* _Data excerpts_:
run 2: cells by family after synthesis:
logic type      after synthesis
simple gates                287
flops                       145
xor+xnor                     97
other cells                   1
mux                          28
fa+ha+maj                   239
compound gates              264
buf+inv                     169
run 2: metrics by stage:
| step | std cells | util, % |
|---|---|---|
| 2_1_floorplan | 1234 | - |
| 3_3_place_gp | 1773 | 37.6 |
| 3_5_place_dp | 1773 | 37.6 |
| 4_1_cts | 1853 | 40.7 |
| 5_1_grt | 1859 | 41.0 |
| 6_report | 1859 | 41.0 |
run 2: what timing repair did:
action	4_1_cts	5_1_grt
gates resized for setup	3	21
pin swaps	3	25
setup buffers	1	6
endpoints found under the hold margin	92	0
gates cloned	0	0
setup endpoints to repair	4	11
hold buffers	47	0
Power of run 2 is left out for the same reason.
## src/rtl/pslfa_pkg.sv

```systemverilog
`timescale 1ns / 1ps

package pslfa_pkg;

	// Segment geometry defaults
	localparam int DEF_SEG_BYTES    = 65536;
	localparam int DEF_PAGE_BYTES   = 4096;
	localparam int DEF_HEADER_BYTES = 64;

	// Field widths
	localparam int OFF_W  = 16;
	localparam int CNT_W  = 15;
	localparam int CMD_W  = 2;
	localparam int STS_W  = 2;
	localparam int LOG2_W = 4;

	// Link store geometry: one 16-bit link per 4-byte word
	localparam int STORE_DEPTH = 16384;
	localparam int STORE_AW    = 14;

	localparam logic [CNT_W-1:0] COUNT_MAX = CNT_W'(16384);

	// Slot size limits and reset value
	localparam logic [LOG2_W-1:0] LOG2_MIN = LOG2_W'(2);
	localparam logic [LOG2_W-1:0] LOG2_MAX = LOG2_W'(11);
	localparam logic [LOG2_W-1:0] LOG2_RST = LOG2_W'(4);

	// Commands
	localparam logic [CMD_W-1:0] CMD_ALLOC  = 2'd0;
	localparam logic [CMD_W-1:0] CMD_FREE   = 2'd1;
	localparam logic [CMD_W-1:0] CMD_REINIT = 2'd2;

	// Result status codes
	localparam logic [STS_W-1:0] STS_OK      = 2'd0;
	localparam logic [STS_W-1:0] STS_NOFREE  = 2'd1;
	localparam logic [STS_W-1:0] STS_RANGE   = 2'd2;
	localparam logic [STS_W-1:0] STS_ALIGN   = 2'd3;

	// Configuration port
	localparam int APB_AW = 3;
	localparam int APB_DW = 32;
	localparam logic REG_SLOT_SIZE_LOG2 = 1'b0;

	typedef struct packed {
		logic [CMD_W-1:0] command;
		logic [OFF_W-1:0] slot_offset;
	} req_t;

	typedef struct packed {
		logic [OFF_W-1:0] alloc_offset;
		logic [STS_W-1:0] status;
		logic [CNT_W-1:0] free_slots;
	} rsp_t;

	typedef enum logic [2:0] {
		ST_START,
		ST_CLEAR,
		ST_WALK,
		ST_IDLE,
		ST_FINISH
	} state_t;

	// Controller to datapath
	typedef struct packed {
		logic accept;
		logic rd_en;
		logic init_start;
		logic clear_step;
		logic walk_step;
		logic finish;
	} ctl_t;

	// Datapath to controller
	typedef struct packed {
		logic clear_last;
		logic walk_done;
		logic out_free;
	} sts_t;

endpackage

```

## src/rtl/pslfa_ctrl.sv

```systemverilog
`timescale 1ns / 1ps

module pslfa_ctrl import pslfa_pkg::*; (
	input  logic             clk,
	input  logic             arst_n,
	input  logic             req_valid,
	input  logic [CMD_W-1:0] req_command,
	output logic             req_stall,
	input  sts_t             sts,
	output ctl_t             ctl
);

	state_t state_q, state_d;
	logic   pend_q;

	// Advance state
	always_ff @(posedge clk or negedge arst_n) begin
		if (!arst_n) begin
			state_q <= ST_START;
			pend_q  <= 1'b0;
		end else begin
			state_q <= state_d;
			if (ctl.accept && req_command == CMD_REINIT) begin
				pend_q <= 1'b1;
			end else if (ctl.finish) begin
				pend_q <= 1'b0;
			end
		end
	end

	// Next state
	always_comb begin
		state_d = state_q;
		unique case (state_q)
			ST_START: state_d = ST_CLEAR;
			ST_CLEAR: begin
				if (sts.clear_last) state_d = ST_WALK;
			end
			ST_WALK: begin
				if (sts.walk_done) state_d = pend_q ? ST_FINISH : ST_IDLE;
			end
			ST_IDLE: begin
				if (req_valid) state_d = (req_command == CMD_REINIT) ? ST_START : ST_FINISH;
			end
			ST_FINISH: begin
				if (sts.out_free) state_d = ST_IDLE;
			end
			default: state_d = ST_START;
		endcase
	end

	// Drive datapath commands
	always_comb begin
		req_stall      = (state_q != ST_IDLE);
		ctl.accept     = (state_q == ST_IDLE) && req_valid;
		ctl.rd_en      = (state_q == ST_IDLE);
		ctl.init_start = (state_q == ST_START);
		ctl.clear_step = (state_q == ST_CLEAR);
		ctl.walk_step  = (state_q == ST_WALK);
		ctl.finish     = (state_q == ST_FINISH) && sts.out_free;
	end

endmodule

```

* _Assignment_: Word for word, give the entire listing again.

* _Output_:
run 2: cells by family after synthesis:
logic type      after synthesis
simple gates                287
flops                       145
xor+xnor                     97
other cells                   1
mux                          28
fa+ha+maj                   239
compound gates              264
buf+inv                     169
run 2: metrics by stage:
| step | std cells | util, % |
|---|---|---|
| 2_1_floorplan | 1234 | - |
| 3_3_place_gp | 1773 | 37.6 |
| 3_5_place_dp | 1773 | 37.6 |
| 4_1_cts | 1853 | 40.7 |
| 5_1_grt | 1859 | 41.0 |
| 6_report | 1859 | 41.0 |
run 2: what timing repair did:
action	4_1_cts	5_1_grt
gates resized for setup	3	21
pin swaps	3	25
setup buffers	1	6
endpoints found under the hold margin	92	0
gates cloned	0	0
setup endpoints to repair	4	11
hold buffers	47	0
Power of run 2 is left out for the same reason.
## src/rtl/pslfa_pkg.sv

```systemverilog
`timescale 1ns / 1ps

package pslfa_pkg;

	// Segment geometry defaults
	localparam int DEF_SEG_BYTES    = 65536;
	localparam int DEF_PAGE_BYTES   = 4096;
	localparam int DEF_HEADER_BYTES = 64;

	// Field widths
	localparam int OFF_W  = 16;
	localparam int CNT_W  = 15;
	localparam int CMD_W  = 2;
	localparam int STS_W  = 2;
	localparam int LOG2_W = 4;

	// Link store geometry: one 16-bit link per 4-byte word
	localparam int STORE_DEPTH = 16384;
	localparam int STORE_AW    = 14;

	localparam logic [CNT_W-1:0] COUNT_MAX = CNT_W'(16384);

	// Slot size limits and reset value
	localparam logic [LOG2_W-1:0] LOG2_MIN = LOG2_W'(2);
	localparam logic [LOG2_W-1:0] LOG2_MAX = LOG2_W'(11);
	localparam logic [LOG2_W-1:0] LOG2_RST = LOG2_W'(4);

	// Commands
	localparam logic [CMD_W-1:0] CMD_ALLOC  = 2'd0;
	localparam logic [CMD_W-1:0] CMD_FREE   = 2'd1;
	localparam logic [CMD_W-1:0] CMD_REINIT = 2'd2;

	// Result status codes
	localparam logic [STS_W-1:0] STS_OK      = 2'd0;
	localparam logic [STS_W-1:0] STS_NOFREE  = 2'd1;
	localparam logic [STS_W-1:0] STS_RANGE   = 2'd2;
	localparam logic [STS_W-1:0] STS_ALIGN   = 2'd3;

	// Configuration port
	localparam int APB_AW = 3;
	localparam int APB_DW = 32;
	localparam logic REG_SLOT_SIZE_LOG2 = 1'b0;

	typedef struct packed {
		logic [CMD_W-1:0] command;
		logic [OFF_W-1:0] slot_offset;
	} req_t;

	typedef struct packed {
		logic [OFF_W-1:0] alloc_offset;
		logic [STS_W-1:0] status;
		logic [CNT_W-1:0] free_slots;
	} rsp_t;

	typedef enum logic [2:0] {
		ST_START,
		ST_CLEAR,
		ST_WALK,
		ST_IDLE,
		ST_FINISH
	} state_t;

	// Controller to datapath
	typedef struct packed {
		logic accept;
		logic rd_en;
		logic init_start;
		logic clear_step;
		logic walk_step;
		logic finish;
	} ctl_t;

	// Datapath to controller
	typedef struct packed {
		logic clear_last;
		logic walk_done;
		logic out_free;
	} sts_t;

endpackage

```

## src/rtl/pslfa_ctrl.sv

```systemverilog
`timescale 1ns / 1ps

module pslfa_ctrl import pslfa_pkg::*; (
	input  logic             clk,
	input  logic             arst_n,
	input  logic             req_valid,
	input  logic [CMD_W-1:0] req_command,
	output logic             req_stall,
	input  sts_t             sts,
	output ctl_t             ctl
);

	state_t state_q, state_d;
	logic   pend_q;

	// Advance state
	always_ff @(posedge clk or negedge arst_n) begin
		if (!arst_n) begin
			state_q <= ST_START;
			pend_q  <= 1'b0;
		end else begin
			state_q <= state_d;
			if (ctl.accept && req_command == CMD_REINIT) begin
				pend_q <= 1'b1;
			end else if (ctl.finish) begin
				pend_q <= 1'b0;
			end
		end
	end

	// Next state
	always_comb begin
		state_d = state_q;
		unique case (state_q)
			ST_START: state_d = ST_CLEAR;
			ST_CLEAR: begin
				if (sts.clear_last) state_d = ST_WALK;
			end
			ST_WALK: begin
				if (sts.walk_done) state_d = pend_q ? ST_FINISH : ST_IDLE;
			end
			ST_IDLE: begin
				if (req_valid) state_d = (req_command == CMD_REINIT) ? ST_START : ST_FINISH;
			end
			ST_FINISH: begin
				if (sts.out_free) state_d = ST_IDLE;
			end
			default: state_d = ST_START;
		endcase
	end

	// Drive datapath commands
	always_comb begin
		req_stall      = (state_q != ST_IDLE);
		ctl.accept     = (state_q == ST_IDLE) && req_valid;
		ctl.rd_en      = (state_q == ST_IDLE);
		ctl.init_start = (state_q == ST_START);
		ctl.clear_step = (state_q == ST_CLEAR);
		ctl.walk_step  = (state_q == ST_WALK);
		ctl.finish     = (state_q == ST_FINISH) && sts.out_free;
	end

endmodule

```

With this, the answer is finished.